• _THE PROBLEM_
Only these lines are needed: the first line of the entries below through the line with "setup endpoints to", each returned exactly.

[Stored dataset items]
------

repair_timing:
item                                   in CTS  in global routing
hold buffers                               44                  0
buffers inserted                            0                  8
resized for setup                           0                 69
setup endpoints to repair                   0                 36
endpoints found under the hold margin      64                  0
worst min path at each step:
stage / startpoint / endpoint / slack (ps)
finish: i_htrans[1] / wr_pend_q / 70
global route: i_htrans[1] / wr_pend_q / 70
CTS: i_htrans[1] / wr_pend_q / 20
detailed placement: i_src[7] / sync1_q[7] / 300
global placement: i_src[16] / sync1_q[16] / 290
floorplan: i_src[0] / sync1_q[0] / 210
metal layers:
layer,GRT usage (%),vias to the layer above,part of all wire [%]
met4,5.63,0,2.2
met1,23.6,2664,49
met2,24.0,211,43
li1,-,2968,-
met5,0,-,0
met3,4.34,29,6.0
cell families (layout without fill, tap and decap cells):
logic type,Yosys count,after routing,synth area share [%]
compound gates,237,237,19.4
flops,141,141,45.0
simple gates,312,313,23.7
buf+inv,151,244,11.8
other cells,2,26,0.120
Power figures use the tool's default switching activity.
$ cat src/hdl/switch_port_pkg.sv
// Constants shared by the per-port mirroring, VLAN and flow-control block.
package switch_port_pkg;

    // Port count and widths.
    localparam int NUM_PORTS = 5;
    localparam int PORT_IDX_W = 3;
    localparam int VID_W = 12;
    localparam int BYTE_W = 8;
    localparam int AXI_ADDR_W = 9;
    localparam int AXI_DATA_W = 32;
    localparam int REG_IDX_W = 7;
    localparam int IDX_LSB = 2;

    // AXI response codes.
    localparam logic [1:0] RESP_OKAY = 2'h0;
    localparam logic [1:0] RESP_SLVERR = 2'h2;

    // Register indices; the byte address is four times the index.
    localparam logic [REG_IDX_W-1:0] PORT1_MIRROR_VLAN_CTRL_IDX = 7'h11;
    localparam logic [REG_IDX_W-1:0] PORT1_VID_FLOW_CTRL_IDX = 7'h12;
    localparam logic [REG_IDX_W-1:0] PORT2_MIRROR_VLAN_CTRL_IDX = 7'h21;
    localparam logic [REG_IDX_W-1:0] PORT2_VID_FLOW_CTRL_IDX = 7'h22;
    localparam logic [REG_IDX_W-1:0] PORT3_MIRROR_VLAN_CTRL_IDX = 7'h31;
    localparam logic [REG_IDX_W-1:0] PORT3_VID_FLOW_CTRL_IDX = 7'h32;
    localparam logic [REG_IDX_W-1:0] PORT4_MIRROR_VLAN_CTRL_IDX = 7'h41;
    localparam logic [REG_IDX_W-1:0] PORT4_VID_FLOW_CTRL_IDX = 7'h42;
    localparam logic [REG_IDX_W-1:0] PORT5_MIRROR_VLAN_CTRL_IDX = 7'h51;
    localparam logic [REG_IDX_W-1:0] PORT5_VID_FLOW_CTRL_IDX = 7'h52;

    // Index layout: upper field is the port number, lower field the register.
    localparam logic [PORT_IDX_W-1:0] PORT_NUM_FIRST = 3'h1;
    localparam logic [PORT_IDX_W-1:0] PORT_NUM_LAST = 3'h5;
    localparam logic [3:0] SUB_MIRROR = 4'h1;
    localparam logic [3:0] SUB_VIDFLOW = 4'h2;
    localparam logic [3:0] SUB_TAG_HI = 4'h3;
    localparam logic [3:0] SUB_TAG_LO = 4'h4;

    // Field positions.
    localparam int SNIFFER_BIT = 7;
    localparam int RX_SNIFF_BIT = 6;
    localparam int TX_SNIFF_BIT = 5;
    localparam int MEMBER_MSB = 4;
    localparam int VID_FILTER_BIT = 5;
    localparam int FORCE_FC_BIT = 4;
    localparam int VID_HI_MSB = 3;

    // Reset values and writable masks.
    localparam logic [7:0] MIRROR_RST = 8'h1F;
    localparam logic [7:0] VIDFLOW_RST = 8'h00;
    localparam logic [7:0] VIDFLOW_RW_MASK = 8'hF0;
    localparam logic [7:0] TAG_HI_RST = 8'h00;
    localparam logic [7:0] TAG_LO_RST = 8'h01;
    localparam int STRAP_PORT = 3;

endpackage : switch_port_pkg

$ cat src/hdl/port_mirror_vlan_flow_ctrl.sv
// Per-port mirroring, port VLAN, VID filter and flow-control register block.

module port_mirror_vlan_flow_ctrl (
    input wire logic aclk,
    input wire logic aresetn,
    input wire logic [switch_port_pkg::AXI_ADDR_W-1:0] awaddr,
    input wire logic awvalid,
    output logic awready,
    input wire logic [switch_port_pkg::AXI_DATA_W-1:0] wdata,
    input wire logic [3:0] wstrb,
    input wire logic wvalid,
    output logic wready,
    output logic [1:0] bresp,
    output logic bvalid,
    input wire logic bready,
    input wire logic [switch_port_pkg::AXI_ADDR_W-1:0] araddr,
    input wire logic arvalid,
    output logic arready,
    output logic [switch_port_pkg::AXI_DATA_W-1:0] rdata,
    output logic [1:0] rresp,
    output logic rvalid,
    input wire logic rready,
    input wire logic collision_strap_pin,
    input wire logic fwd_req_valid,
    input wire logic [switch_port_pkg::PORT_IDX_W-1:0] fwd_src_port,
    input wire logic [switch_port_pkg::VID_W-1:0] fwd_vid,
    input wire logic [switch_port_pkg::NUM_PORTS-1:0] fwd_dest_mask,
    output logic fwd_valid,
    output logic [switch_port_pkg::NUM_PORTS-1:0] fwd_mask,
    output logic fwd_discard,
    output logic fwd_monitored,
    input wire logic [switch_port_pkg::NUM_PORTS-1:0] auto_negotiation_result,
    output logic [switch_port_pkg::NUM_PORTS-1:0] flow_ctrl_en
);
    import switch_port_pkg::*;

    // Whole state of the block, registered in one place.
    typedef struct packed {
        logic [NUM_PORTS-1:0][7:0] ctrl1;
        logic [NUM_PORTS-1:0][7:0] ctrl2;
        logic [NUM_PORTS-1:0][7:0] tag_hi;
        logic [NUM_PORTS-1:0][7:0] tag_lo;
        logic aw_have;
        logic w_have;
        logic [AXI_ADDR_W-1:0] aw_addr;
        logic [7:0] w_byte;
        logic w_lane0;
        logic awready;
        logic wready;
        logic bvalid;
        logic [1:0] bresp;
        logic arready;
        logic rvalid;
        logic [AXI_DATA_W-1:0] rdata;
        logic [1:0] rresp;
        logic fwd_valid;
        logic [NUM_PORTS-1:0] fwd_mask;
        logic fwd_discard;
        logic fwd_monitored;
        logic [NUM_PORTS-1:0] flow_en;
    } state_t;

    state_t q_q;
    state_t q_d;

    logic [NUM_PORTS-1:0] sniffer_vec;
    logic [NUM_PORTS-1:0] rx_vec;
    logic [NUM_PORTS-1:0] tx_vec;
    logic [NUM_PORTS-1:0] filt_vec;
    logic [NUM_PORTS-1:0] force_vec;
    logic [NUM_PORTS-1:0][VID_W-1:0] default_vid;
    logic src_ok;
    logic [NUM_PORTS-1:0] member_sel;
    logic drop;
    logic [NUM_PORTS-1:0] base_mask;
    logic rx_hit;
    logic tx_hit;
    logic [NUM_PORTS-1:0] out_mask;

    // Per-port views of the control registers.
    for (genvar i = 0; i < NUM_PORTS; i++) begin : g_port
        assign sniffer_vec[i] = q_q.ctrl1[i][SNIFFER_BIT];
        assign rx_vec[i] = q_q.ctrl1[i][RX_SNIFF_BIT];
        assign tx_vec[i] = q_q.ctrl1[i][TX_SNIFF_BIT];
        assign filt_vec[i] = q_q.ctrl2[i][VID_FILTER_BIT];
        assign force_vec[i] = q_q.ctrl2[i][FORCE_FC_BIT];
        // The default VID spans the low nibble of one byte and the next.
        assign default_vid[i] = {q_q.tag_hi[i][VID_HI_MSB:0],
            q_q.tag_lo[i]};
    end

    // Forwarding decision for one request. An out-of-range source port is
    // dropped rather than indexed, so no unknown value reaches the outputs.
    assign src_ok = fwd_src_port < PORT_IDX_W'(NUM_PORTS);
    assign member_sel = src_ok ?
        q_q.ctrl1[fwd_src_port][MEMBER_MSB:0] : '0;
    assign drop = !src_ok || (filt_vec[fwd_src_port] &&
        fwd_vid != default_vid[fwd_src_port]);
    assign base_mask = fwd_dest_mask & member_sel;
    assign rx_hit = src_ok && rx_vec[fwd_src_port];
    assign tx_hit = |(base_mask & tx_vec);
    // The sniffer copy is added on top; normal destinations stay as they are.
    assign out_mask = drop ? '0 :
        (base_mask | ((rx_hit || tx_hit) ? sniffer_vec : '0));

    // True when a byte address hits one of the implemented registers.
    function automatic logic addr_ok(input logic [AXI_ADDR_W-1:0] addr);
        logic [REG_IDX_W-1:0] idx;
        idx = addr[AXI_ADDR_W-1:IDX_LSB];
        addr_ok = idx[6:4] >= PORT_NUM_FIRST && idx[6:4] <= PORT_NUM_LAST &&
            idx[3:0] >= SUB_MIRROR && idx[3:0] <= SUB_TAG_LO;
    endfunction : addr_ok

    // Byte held at an implemented address; reserved low bits read zero.
    function automatic logic [7:0] read_byte(
        input logic [AXI_ADDR_W-1:0] addr
    );
        logic [REG_IDX_W-1:0] idx;
        logic [PORT_IDX_W-1:0] p;
        idx = addr[AXI_ADDR_W-1:IDX_LSB];
        p = idx[6:4] - PORT_NUM_FIRST;
        unique case (idx[3:0])
            SUB_MIRROR: read_byte = q_q.ctrl1[p];
            SUB_VIDFLOW: read_byte = q_q.ctrl2[p] & VIDFLOW_RW_MASK;
            SUB_TAG_HI: read_byte = q_q.tag_hi[p];
            default: read_byte = q_q.tag_lo[p];
        endcase
    endfunction : read_byte

    // Next-state logic: AXI slave, register writes, forwarding and reset.
    always_comb begin
        logic [REG_IDX_W-1:0] widx;
        logic [PORT_IDX_W-1:0] wp;
        widx = q_q.aw_addr[AXI_ADDR_W-1:IDX_LSB];
        wp = widx[6:4] - PORT_NUM_FIRST;
        q_d = q_q;

        // Write response leaves once the master takes it.
        if (q_q.bvalid && bready) begin
            q_d.bvalid = 1'b0;
        end

        // Both halves held: commit the low byte if lane 0 is enabled and the address is mapped, then answer.
        if (q_q.aw_have && q_q.w_have && !q_q.bvalid) begin
            q_d.aw_have = 1'b0;
            q_d.w_have = 1'b0;
            q_d.bvalid = 1'b1;
            q_d.bresp = addr_ok(q_q.aw_addr) ? RESP_OKAY : RESP_SLVERR;
            if (addr_ok(q_q.aw_addr) && q_q.w_lane0) begin
                unique case (widx[3:0])
                    SUB_MIRROR: q_d.ctrl1[wp] = q_q.w_byte;
                    SUB_VIDFLOW: begin
                        q_d.ctrl2[wp] = q_q.w_byte & VIDFLOW_RW_MASK;
                    end
                    SUB_TAG_HI: q_d.tag_hi[wp] = q_q.w_byte;
                    default: q_d.tag_lo[wp] = q_q.w_byte;
                endcase
            end
        end

        // Address and data are taken independently, in either order.
        if (awvalid && q_q.awready) begin
            q_d.aw_have = 1'b1;
            q_d.aw_addr = awaddr;
        end
        if (wvalid && q_q.wready) begin
            q_d.w_have = 1'b1;
            q_d.w_byte = wdata[7:0];
            q_d.w_lane0 = wstrb[0];
        end
        q_d.awready = !q_d.aw_have && !q_d.bvalid;
        q_d.wready = !q_d.w_have && !q_d.bvalid;

        // Read channel: one read in flight, data one cycle after the take.
        if (q_q.rvalid && rready) begin
            q_d.rvalid = 1'b0;
        end
        if (arvalid && q_q.arready) begin
            q_d.rvalid = 1'b1;
            q_d.rdata = '0;
            if (addr_ok(araddr)) begin
                q_d.rdata[7:0] = read_byte(araddr);
                q_d.rresp = RESP_OKAY;
            end else begin
                q_d.rresp = RESP_SLVERR;
            end
        end
        q_d.arready = !q_d.rvalid;

        // Forwarding result, registered so every output leaves a flop.
        q_d.fwd_valid = fwd_req_valid;
        q_d.fwd_mask = fwd_req_valid ? out_mask : '0;
        q_d.fwd_discard = fwd_req_valid && drop;
        q_d.fwd_monitored = fwd_req_valid && !drop && (rx_hit || tx_hit);

        // Forced bit overrides the negotiated pause capability.
        q_d.flow_en = force_vec | auto_negotiation_result;

        // Synchronous reset; the strap is sampled while reset is held.
        if (!aresetn) begin
            q_d = '0;
            for (int i = 0; i < NUM_PORTS; i++) begin
                q_d.ctrl1[i] = MIRROR_RST;
                q_d.ctrl2[i] = VIDFLOW_RST;
                q_d.tag_hi[i] = TAG_HI_RST;
                q_d.tag_lo[i] = TAG_LO_RST;
            end
            q_d.ctrl2[STRAP_PORT][FORCE_FC_BIT] = collision_strap_pin;
            q_d.awready = 1'b1;
            q_d.wready = 1'b1;
            q_d.arready = 1'b1;
        end
    end

    // Single state register.
    always_ff @(posedge aclk) begin
        q_q <= q_d;
    end

    assign awready = q_q.awready;
    assign wready = q_q.wready;
    assign bvalid = q_q.bvalid;
    assign bresp = q_q.bresp;
    assign arready = q_q.arready;
    assign rvalid = q_q.rvalid;
    assign rdata = q_q.rdata;
    assign rresp = q_q.rresp;
    assign fwd_valid = q_q.fwd_valid;
    assign fwd_mask = q_q.fwd_mask;
    assign fwd_discard = q_q.fwd_discard;
    assign fwd_monitored = q_q.fwd_monitored;
    assign flow_ctrl_en = q_q.flow_en;
endmodule : port_mirror_vlan_flow_ctrl

$ cat config.mk
export PLATFORM = sky130hd
export DESIGN_NAME = port_mirror_vlan_flow_ctrl
export DESIGN_NICKNAME = d
export VERILOG_FILES = /design/src/hdl/switch_port_pkg.sv /design/src/hdl/port_mirror_vlan_flow_ctrl.sv
export SDC_FILE = /design/constraint.sdc
export NUM_CORES = 1
export LEC_CHECK = 0
export BUFFER_PORTS_ARGS = -buffer_cell sky130_fd_sc_hd__buf_4
export CAP_MARGIN = 20
export CORE_UTILIZATION = 35
export DETAILED_ROUTE_END_ITERATION = 8
export GPL_ROUTABILITY_DRIVEN = 0
export HOLD_SLACK_MARGIN = 0.1
export PLACE_DENSITY_LB_ADDON = 0.2
export REMOVE_ABC_BUFFERS = 1
export SLEW_MARGIN = 20
export SYNTH_ARGS = -nofsm -noshare
export SYNTH_HDL_FRONTEND = slang
export SYNTH_SLANG_ARGS = --single-unit
$ cat constraint.sdc
create_clock -name aclk -period 4.44 [get_ports aclk]
set_input_delay 0.444 -clock aclk [delete_from_list [all_inputs] [get_ports aclk]]
set_output_delay 0.444 -clock aclk [all_outputs]
set_load 0.05 [all_outputs]
Word level (Yosys, flattened, before mapping)
Cells that the tools add are included.
Operators by class
  add/subtract/negate cells: 2
  order comparisons: 13
  equality and inequality tests: 10
  muxes and demuxes: 44
  bitwise gates (word level): 7
  reductions and logical operators: 39
Operators with widths (number)
  $mux W183: 1
  $bwmux W40: 4
  $bmux W8 S3: 5
  $mux W111: 1
  $mux W109: 1
  $mux W40: 2
  $mux W8: 6
  $bmux W12 S3: 1
  $mux W35: 1
  $mux W29: 1
  $mux W5: 5
  $demux W8 S3: 1
  $pmux W8 S3: 1
  $logic_and A1 B1 Y1: 22
  $mux W9: 2
  $eq A4 B2 Y1 const B: 4
  $reduce_and A3 Y1: 5
  $lt A3 B4 Y1 const B: 3
  $mux W12: 1
  $ne A12 B12 Y1: 1
  $and A5 B5 Y5: 2
  $or A5 B5 Y5: 2
  $ge A3 B1 Y1 const B: 3
  $eq A4 B1 Y1 const B: 2
  15 further kinds: 38
Storage, ports and cells
  register bits: 210
  input bits: 88
  output and inout port bits: 54
  logic and storage cells: 154

Logic depth before layout (Yosys ltp)
  word-level depth: 13
  depth in mapped cells: 12
  mapped depth without buffers: 9

Worst setup path before layout
OpenSTA, ideal clock, no wires.
  kind: input -> register
  start point: in araddr[6] (netlist bit)
  end point: reg q_q (netlist bit rdata[7])
  library setup time: 118 ps
  arrival: 2840 ps
  required time: 4322 ps
  path slack: 1482 ps
  stages on the path: 11
  path buffers: 3
  cells stage by stage: buf_2 > buf_2 > inv_1 > ha_1 > clkbuf_1 > mux4_2 > a22oi_1 > o22ai_1 > a311o_1 > a32oi_1 > nor2b_1
Between the ends
  longest elaborated chain between the ends: 5
  elaborated cells between the ends (all ways): 16
  those cells by class: 1 x add/sub; 2 x order compare; 10 x mux; 3 x reduce/logical
RTL lines
  start, declared: line port_mirror_vlan_flow_ctrl.sv:16  | input wire logic [switch_port_pkg::AXI_ADDR_W-1:0] araddr,
  $sub A3 B1 Y3, or another cell as far along: line port_mirror_vlan_flow_ctrl.sv:121  | p = idx[6:4] - PORT_NUM_FIRST;
  $bmux W8 S3, or another cell as far along: line port_mirror_vlan_flow_ctrl.sv:126  | default: read_byte = q_q.tag_lo[p];
  $mux W8 (implied by the code), or another cell as far along: line port_mirror_vlan_flow_ctrl.sv:126
  $pmux W8 S3 or $logic_and A1 B1 Y1 (tied branches): line port_mirror_vlan_flow_ctrl.sv:122, port_mirror_vlan_flow_ctrl.sv:111
  $mux W8 *: line port_mirror_vlan_flow_ctrl.sv:181  | if (addr_ok(araddr)) begin
  end signal, assigned: line port_mirror_vlan_flow_ctrl.sv:217  | q_q <= q_d;
  end, declared: line port_mirror_vlan_flow_ctrl.sv:63  | state_t q_q;
Every way passes the cells marked *; elsewhere a longest branch is shown, timed or not. The select of a mux whose other input is x is not followed.
A chain may end at the register's enable or synchronous reset.

Final worst setup path
  start point: reg q_q[69] (netlist bit)
  end point: reg q_q (netlist bit default_vid[37])
Between the ends
  longest elaborated chain between the ends: 6
  elaborated cells between the ends (all ways): 14
  those cells by class: 1 x add/sub; 4 x order compare; 3 x mux; 6 x reduce/logical
RTL lines
  $sub A3 B1 Y3, or another cell as far along: line port_mirror_vlan_flow_ctrl.sv:135  | wp = widx[6:4] - PORT_NUM_FIRST;
  $lt A3 B4 Y1 (implied by the code), or another cell as far along: line port_mirror_vlan_flow_ctrl.sv:156  | default: q_d.tag_lo[wp] = q_q.w_byte;
  $logic_and A1 B1 Y1 (on tied branches): line port_mirror_vlan_flow_ctrl.sv:156, port_mirror_vlan_flow_ctrl.sv:110
  $mux W8 (implied by the code) or $logic_and A1 B1 Y1 (tied branches): line port_mirror_vlan_flow_ctrl.sv:156, port_mirror_vlan_flow_ctrl.sv:111
  $demux W8 S3 or $logic_and A1 B1 Y1 (tied branches): line port_mirror_vlan_flow_ctrl.sv:156, port_mirror_vlan_flow_ctrl.sv:149
  $bwmux W40 or $reduce_and A3 Y1 (tied branches)
Several ways; a longest one is shown, not always the timed one.

==> qor.yml <==
fillers: 2874
synth.distinct_cells: 64
worst_setup_path_start_kind: "flop"
io_pins: 142
synth_cells: 1231
place_inst: 1608
cpPeakStageDelay_ns: 0.65
num_rows: 61
nNetsFinal: 1341
synth_edf_count: 1
first_iter_violations: 900
slew_headroom_pct: 25.5
multiInputGateArea_um2: 5610
ys_ff_latch: 186
clock_sinks: 186
io_buffers: 84
synth_commonest_cells: "nand2_1 (282), dfxtp_1 (185), a21boi_0 (128)"
area_growth_pct: 12.4
drive_above_1_share_pct: 14.2
critical_path_class: "flop to flop"
fmax_mhz: 319
status: "finished, final reports clean"
p_per_area_nw_per_um2: 338
avgSynthCellArea_um2: 8.16
hp-start: "auto_negotiation_result[4]"
min_to: "flow_ctrl_en[4]"
rsz0062_at_grt: "false"
p_leak_nw: 4.08
final_antenna_net_count: 0
wl_per_cell_um: 19.9
yosysWarningCount: 0
slowest_stage: "nand4_1"
drc: 0
top_usage_layer: "met2"
synth_top_area_share_pct: 36.9
wirelength_um: 32600
yosysSeqAreaShare_pct: 37.2
die_w_um: 171
cts_tree: "yes"
finalSetupTns_ns: 0
cp-startpoint: "q_q[69]"
hold_class: "primary input to flop"
clk_pin_slew_ns: 0.08
cts_setup_buffers: 0
die_y_um: 171
ctsResizeCount: 0
worst_ep_required_time_ns: 4.80
grtUsageMet3_pct: 4.05
dr.pass1.iters: 6
slew_viol_final: 0
netlist_area_um2: 10000
grt_pass1_vias: 8395
yosysTopAreaCell: "dfxtp_1"
end_kind: "flop"
met2_usage_pct: 37.4
avgViaCountPerCell: 5.46
htreeDepth: 4
yosysMostFrequentCell: "nand2_1"
track_usage_pct: 23.0
num_vias: 8955
final_cell_count_no_fill: 1641
reg2reg_to: "default_vid[37]"
setup_violations: 0
hold_viol_final: 0
crit_arrival_ns: 3.49
numCtsBuffers: 17
ys.flop_type: "dfxtp_1"
antenna_found_initial: 0
register_area_um2: 3730
fin_skew_ns: 0.0112
r2r_slack_ns: 1.30
start_util_pct: 35.9
whs_path_depth: 2
cts_hold_buf: 0
worstMarginPinSlew_ns: 1.12
crit_chain: "ha_1 > a21oi_1 > nor3_1 > nand4_1 > buf_4 > nor2_1 > nand2_1 > a21boi_0"
fin_crit_sh_pct: 70.7
core_um2: 28000
clockRootBuffer: "clkbuf_16"
reg2reg_depth: 8
power_mw: 3.81
grt_pass1_wl_um: 50500
ys_async_sr_fraction_pct: 0
finish.utilization_pct: 40.3
timing.rr.start: "q_q[69]"
cts.path.max_buffers: 2
critPathMaxFanout: 14
ir_drop_mv: 0.217
grt_start_max_net_pins: 110
fin_crit_ns: 3.14
cap_viol_max_count: 0
synth_area_leaders: "dfxtp_1 (37%), nand2_1 (11%), a21boi_0 (9.6%)"
dp_hpwl_um: 22100
dieArea_um2: 29400
grt_overflow: 0
grt_util_met1_pct: 31.1
clkLatencyLatePin_ns: 0.44
==> placed cells by master (no fill, tap or decap), types with 6 or more instances in the layout <==
master     Yosys  routed
nand2b_1       9       9
nor2_1        51      51
a22oi_1       14      14
a31oi_1        7       7
dfxtp_1      185     185
nor2b_1       17      17
a21oi_1       27      27
mux2i_1       39      39
mux2_2        11      11
conb_1         1      26
a221oi_1       9       9
o22ai_1        6       6
mux4_2        22      22
o21ai_0       94      94
nand2_1      282     282
inv_1         25      25
inv_6          0       8
o21a_1         9       9
buf_4         48     102
a311oi_1       6       6
nor3_1        11      10
clkbuf_16      0      17
a211oi_1       9       9
a21boi_0     128     128
nand3_1       54      54
==> cell type report <==
type / instances / share of cell area (%)
Multi-Input combinational cell: 916 / 49.7
Clock inverter: 15 / 1.54
Sequential cell: 186 / 33.0
Clock buffer: 17 / 3.77
Inverter: 25 / 0.831
Timing Repair Buffer: 103 / 6.95
Antenna cell: 1 / 0.0221
Tap cell: 378 / 4.19
==> flip-flops by register name, summed over array words and instances, names as in the netlist <==
register       count
flow_ctrl_en       5
fwd_valid          1
rdata              8
bvalid             1
rresp              1
q_q               88
filt_vec           5
bresp              1
fwd_monitored      1
wready             1
default_vid       60
rvalid             1
arready            1
fwd_mask           5
force_vec          5
fwd_discard        1
awready            1
==> worst max-delay path, delay by kind of cell (launching register included) <==
family	cells	cell delay [ns]
flip-flops	1	0.57
AND/OR/NAND/NOR	4	1.54
adder cells (fa/ha/maj)	1	0.22
AO/OA/AOI/OAI	2	0.27
buffers and inverters	1	0.44
==> routing by layer <==
metal  part of all wire (%)  vias to the layer above  routed length, µm
met5                      0                        -                  0
met4                    1.9                        0                613
met3                    6.7                       38               2180
met2                     47                      313              15200
met1                     45                     4311              14600
li1                       -                     4293                  -
==> worst max-delay path by stage <==
stage	end	slack [ns]	depth (start not counted)
2_1_floorplan	default_vid[17]	1.64	6
3_3_place_gp	fwd_mask[3]	1.18	9
3_5_place_dp	rdata[7]	1.17	9
4_1_cts	default_vid[37]	1.37	8
5_1_grt	default_vid[29]	0.98	8
6_report	default_vid[37]	1.30	8
==> power by group <==
part           internal, mW  switching (mW)
clock network         0.851           0.742
logic                 0.159           0.319
registers              1.69          0.0528
==> per-stage QoR <==
| stage | hold slack, ns | setup WS (ns) | area, µm² |
|---|---|---|---|
| after floorplan | 0.438 | 1.64 | 9430 |
| after global placement | 0.435 | 1.18 | 10700 |
| after detailed placement | 0.448 | 1.17 | 10700 |
| after CTS | 0.188 | 1.37 | 11300 |
| after global routing | 0.196 | 0.977 | 11300 |
| final | 0.193 | 1.30 | 11300 |
==> kinds of logic after synthesis <==
family | Yosys count | synth area share, %
AO/OA/AOI/OAI | 350 | 23.9
XOR/XNOR | 6 | 0.523
buffers and inverters | 154 | 8.07
other | 1 | 0.0373
adder cells (fa/ha/maj) | 4 | 0.498
flip-flops | 186 | 37.2
AND/OR/NAND/NOR | 458 | 19.7
multiplexers | 72 | 10.0
Note: power is estimated with default switching activity, not from simulation.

------

• _SOLUTION TO THE EXERCISE_
repair_timing:
item                                   in CTS  in global routing
hold buffers                               44                  0
buffers inserted                            0                  8
resized for setup                           0                 69
setup endpoints to repair                   0                 36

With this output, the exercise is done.